(Exercise objective):
Use the entries below and reproduce exactly the lines from the one containing "[layer usage]" down to the one containing "[worst max-delay path by stage]", both of them included.
Material provided Block Start
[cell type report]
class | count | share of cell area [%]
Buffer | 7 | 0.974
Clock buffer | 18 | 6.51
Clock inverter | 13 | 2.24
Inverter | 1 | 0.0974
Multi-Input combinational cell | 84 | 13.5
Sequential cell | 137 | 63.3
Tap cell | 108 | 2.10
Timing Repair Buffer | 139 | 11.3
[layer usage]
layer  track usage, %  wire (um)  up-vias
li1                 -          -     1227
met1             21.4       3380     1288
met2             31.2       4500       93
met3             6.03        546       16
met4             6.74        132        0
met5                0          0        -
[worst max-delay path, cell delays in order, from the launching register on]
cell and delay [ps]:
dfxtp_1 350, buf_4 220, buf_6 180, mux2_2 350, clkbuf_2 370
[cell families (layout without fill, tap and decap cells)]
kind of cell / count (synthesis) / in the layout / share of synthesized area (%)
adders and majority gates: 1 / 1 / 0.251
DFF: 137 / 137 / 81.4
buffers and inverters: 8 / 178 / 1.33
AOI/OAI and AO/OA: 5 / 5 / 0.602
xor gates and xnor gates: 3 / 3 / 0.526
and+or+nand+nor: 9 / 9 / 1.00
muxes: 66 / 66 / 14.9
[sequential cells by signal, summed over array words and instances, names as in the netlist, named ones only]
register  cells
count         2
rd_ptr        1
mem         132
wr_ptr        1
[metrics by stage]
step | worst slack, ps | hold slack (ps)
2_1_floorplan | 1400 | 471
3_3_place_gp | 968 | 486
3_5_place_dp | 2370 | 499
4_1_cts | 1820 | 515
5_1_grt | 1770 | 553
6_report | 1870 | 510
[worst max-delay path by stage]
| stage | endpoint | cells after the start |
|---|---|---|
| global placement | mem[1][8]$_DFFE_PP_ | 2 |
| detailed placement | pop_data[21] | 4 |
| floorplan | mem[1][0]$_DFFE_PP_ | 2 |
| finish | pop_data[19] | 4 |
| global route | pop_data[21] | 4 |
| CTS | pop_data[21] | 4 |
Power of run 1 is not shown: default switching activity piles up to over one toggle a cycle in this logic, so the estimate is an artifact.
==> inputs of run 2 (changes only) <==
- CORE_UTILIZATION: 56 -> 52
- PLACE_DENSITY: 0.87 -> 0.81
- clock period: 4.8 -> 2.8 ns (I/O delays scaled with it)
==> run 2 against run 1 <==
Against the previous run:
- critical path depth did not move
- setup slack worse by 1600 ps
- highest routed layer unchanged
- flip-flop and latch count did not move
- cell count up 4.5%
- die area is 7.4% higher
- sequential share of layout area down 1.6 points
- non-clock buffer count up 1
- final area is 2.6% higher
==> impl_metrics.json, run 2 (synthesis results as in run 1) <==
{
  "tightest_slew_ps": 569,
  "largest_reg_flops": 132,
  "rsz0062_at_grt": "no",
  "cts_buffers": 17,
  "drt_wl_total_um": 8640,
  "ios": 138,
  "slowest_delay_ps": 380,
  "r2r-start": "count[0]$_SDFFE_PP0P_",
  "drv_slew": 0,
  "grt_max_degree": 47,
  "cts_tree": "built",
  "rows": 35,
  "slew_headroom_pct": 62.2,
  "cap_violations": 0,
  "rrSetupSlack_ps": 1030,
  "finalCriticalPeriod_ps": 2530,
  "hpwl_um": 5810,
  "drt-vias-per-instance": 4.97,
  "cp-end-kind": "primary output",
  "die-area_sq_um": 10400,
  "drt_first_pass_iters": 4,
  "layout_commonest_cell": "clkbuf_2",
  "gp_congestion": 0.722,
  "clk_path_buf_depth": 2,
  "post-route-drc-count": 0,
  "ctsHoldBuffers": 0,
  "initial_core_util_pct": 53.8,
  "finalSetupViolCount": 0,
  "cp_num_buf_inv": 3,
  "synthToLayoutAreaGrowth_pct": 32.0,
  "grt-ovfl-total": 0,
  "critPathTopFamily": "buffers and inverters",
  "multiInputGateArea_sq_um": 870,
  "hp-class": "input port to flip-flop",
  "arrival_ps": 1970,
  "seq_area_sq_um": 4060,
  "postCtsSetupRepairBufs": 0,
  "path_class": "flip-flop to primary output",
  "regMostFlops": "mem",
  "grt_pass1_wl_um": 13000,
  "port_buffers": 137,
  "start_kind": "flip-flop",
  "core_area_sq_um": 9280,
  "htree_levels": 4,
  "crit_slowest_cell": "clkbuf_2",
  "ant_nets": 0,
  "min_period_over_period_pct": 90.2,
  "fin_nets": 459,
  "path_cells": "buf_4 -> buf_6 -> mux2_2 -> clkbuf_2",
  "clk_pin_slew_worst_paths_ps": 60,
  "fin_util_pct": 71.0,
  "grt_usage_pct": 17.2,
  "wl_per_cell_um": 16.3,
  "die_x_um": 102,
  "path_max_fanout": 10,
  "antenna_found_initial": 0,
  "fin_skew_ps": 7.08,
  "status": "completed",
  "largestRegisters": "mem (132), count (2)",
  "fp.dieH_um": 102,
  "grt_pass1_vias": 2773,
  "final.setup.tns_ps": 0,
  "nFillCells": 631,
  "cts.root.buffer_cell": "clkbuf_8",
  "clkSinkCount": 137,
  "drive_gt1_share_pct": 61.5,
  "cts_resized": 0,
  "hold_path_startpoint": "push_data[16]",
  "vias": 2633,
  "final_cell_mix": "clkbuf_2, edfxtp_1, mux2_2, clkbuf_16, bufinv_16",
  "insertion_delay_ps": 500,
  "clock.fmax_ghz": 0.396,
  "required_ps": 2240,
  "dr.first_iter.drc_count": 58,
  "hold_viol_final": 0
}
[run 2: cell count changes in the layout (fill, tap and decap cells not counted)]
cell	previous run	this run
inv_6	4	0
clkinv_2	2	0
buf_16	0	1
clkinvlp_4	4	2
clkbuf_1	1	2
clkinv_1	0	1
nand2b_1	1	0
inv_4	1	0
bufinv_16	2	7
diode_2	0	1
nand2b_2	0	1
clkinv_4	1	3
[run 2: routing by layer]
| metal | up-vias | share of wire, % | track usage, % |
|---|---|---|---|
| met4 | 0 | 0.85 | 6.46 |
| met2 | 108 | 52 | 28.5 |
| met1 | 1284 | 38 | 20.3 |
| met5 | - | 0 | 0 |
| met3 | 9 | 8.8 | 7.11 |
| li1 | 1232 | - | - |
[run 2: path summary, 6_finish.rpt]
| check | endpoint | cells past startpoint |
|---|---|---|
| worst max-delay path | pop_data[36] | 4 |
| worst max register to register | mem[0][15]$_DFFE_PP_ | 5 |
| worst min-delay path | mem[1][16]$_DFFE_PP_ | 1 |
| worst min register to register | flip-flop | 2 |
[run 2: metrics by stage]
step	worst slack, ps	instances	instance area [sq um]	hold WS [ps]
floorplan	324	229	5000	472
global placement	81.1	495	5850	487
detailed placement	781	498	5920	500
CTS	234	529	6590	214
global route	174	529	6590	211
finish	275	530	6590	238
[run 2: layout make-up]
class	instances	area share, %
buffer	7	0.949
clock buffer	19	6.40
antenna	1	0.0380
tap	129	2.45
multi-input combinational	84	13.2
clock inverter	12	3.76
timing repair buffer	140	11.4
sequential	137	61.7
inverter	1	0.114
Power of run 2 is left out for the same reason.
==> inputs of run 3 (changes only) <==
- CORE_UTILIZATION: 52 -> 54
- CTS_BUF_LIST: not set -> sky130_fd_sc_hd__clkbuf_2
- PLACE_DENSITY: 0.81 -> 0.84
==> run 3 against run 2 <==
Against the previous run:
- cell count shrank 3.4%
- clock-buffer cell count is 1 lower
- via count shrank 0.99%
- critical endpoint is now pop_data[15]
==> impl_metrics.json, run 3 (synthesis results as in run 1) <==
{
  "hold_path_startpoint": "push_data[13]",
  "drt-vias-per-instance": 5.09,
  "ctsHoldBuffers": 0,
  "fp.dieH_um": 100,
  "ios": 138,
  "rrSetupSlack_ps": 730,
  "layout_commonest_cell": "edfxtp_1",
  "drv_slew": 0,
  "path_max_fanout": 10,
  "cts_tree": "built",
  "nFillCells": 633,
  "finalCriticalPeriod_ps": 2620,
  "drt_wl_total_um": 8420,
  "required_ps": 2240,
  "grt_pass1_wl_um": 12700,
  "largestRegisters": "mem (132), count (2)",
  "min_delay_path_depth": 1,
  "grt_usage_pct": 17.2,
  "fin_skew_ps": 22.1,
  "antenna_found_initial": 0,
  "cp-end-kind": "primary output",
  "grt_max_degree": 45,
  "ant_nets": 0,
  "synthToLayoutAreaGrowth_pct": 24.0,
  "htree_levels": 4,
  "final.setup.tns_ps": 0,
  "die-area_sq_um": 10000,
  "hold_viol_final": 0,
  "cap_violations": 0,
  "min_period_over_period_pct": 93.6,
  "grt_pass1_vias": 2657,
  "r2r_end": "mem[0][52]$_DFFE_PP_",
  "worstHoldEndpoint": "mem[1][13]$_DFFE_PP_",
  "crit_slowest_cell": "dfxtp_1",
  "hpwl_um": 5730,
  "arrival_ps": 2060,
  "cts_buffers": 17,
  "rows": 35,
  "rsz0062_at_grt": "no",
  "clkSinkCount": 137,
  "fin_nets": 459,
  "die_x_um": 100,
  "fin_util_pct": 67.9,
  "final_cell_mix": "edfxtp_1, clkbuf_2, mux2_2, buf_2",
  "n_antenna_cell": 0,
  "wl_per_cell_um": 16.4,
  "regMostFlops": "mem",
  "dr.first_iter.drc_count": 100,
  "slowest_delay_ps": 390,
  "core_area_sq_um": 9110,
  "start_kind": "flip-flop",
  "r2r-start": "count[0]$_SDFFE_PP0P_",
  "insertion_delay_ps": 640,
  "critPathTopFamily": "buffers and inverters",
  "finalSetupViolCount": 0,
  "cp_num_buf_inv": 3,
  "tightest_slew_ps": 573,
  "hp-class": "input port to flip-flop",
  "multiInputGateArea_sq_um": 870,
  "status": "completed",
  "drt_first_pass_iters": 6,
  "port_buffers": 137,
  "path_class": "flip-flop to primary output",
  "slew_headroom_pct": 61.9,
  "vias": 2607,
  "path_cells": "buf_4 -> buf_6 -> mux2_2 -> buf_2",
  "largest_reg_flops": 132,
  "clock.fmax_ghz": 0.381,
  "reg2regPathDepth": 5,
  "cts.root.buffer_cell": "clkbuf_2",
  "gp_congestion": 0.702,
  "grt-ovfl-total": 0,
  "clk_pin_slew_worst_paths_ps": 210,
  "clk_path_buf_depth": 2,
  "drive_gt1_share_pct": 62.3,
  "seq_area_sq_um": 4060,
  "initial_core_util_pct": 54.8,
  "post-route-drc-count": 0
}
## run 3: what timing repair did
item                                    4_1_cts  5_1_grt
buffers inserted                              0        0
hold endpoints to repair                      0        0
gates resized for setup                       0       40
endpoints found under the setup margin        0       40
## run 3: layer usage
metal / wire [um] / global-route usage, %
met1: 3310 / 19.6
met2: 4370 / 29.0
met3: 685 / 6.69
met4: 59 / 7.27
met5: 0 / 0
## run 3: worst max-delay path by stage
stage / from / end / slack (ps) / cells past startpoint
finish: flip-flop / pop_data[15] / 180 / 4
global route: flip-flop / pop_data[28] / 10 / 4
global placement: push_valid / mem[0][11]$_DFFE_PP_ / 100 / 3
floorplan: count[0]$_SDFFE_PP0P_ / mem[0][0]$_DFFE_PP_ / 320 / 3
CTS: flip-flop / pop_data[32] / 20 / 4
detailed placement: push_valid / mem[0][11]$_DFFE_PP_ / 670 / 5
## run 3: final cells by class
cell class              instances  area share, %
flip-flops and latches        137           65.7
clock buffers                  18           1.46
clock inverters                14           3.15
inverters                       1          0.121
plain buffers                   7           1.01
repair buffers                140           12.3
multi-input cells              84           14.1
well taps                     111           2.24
Material provided Block End
(Solved problem):
[layer usage]
layer  track usage, %  wire (um)  up-vias
li1                 -          -     1227
met1             21.4       3380     1288
met2             31.2       4500       93
met3             6.03        546       16
met4             6.74        132        0
met5                0          0        -
[worst max-delay path, cell delays in order, from the launching register on]
cell and delay [ps]:
dfxtp_1 350, buf_4 220, buf_6 180, mux2_2 350, clkbuf_2 370
[cell families (layout without fill, tap and decap cells)]
kind of cell / count (synthesis) / in the layout / share of synthesized area (%)
adders and majority gates: 1 / 1 / 0.251
DFF: 137 / 137 / 81.4
buffers and inverters: 8 / 178 / 1.33
AOI/OAI and AO/OA: 5 / 5 / 0.602
xor gates and xnor gates: 3 / 3 / 0.526
and+or+nand+nor: 9 / 9 / 1.00
muxes: 66 / 66 / 14.9
[sequential cells by signal, summed over array words and instances, names as in the netlist, named ones only]
register  cells
count         2
rd_ptr        1
mem         132
wr_ptr        1
[metrics by stage]
step | worst slack, ps | hold slack (ps)
2_1_floorplan | 1400 | 471
3_3_place_gp | 968 | 486
3_5_place_dp | 2370 | 499
4_1_cts | 1820 | 515
5_1_grt | 1770 | 553
6_report | 1870 | 510
[worst max-delay path by stage]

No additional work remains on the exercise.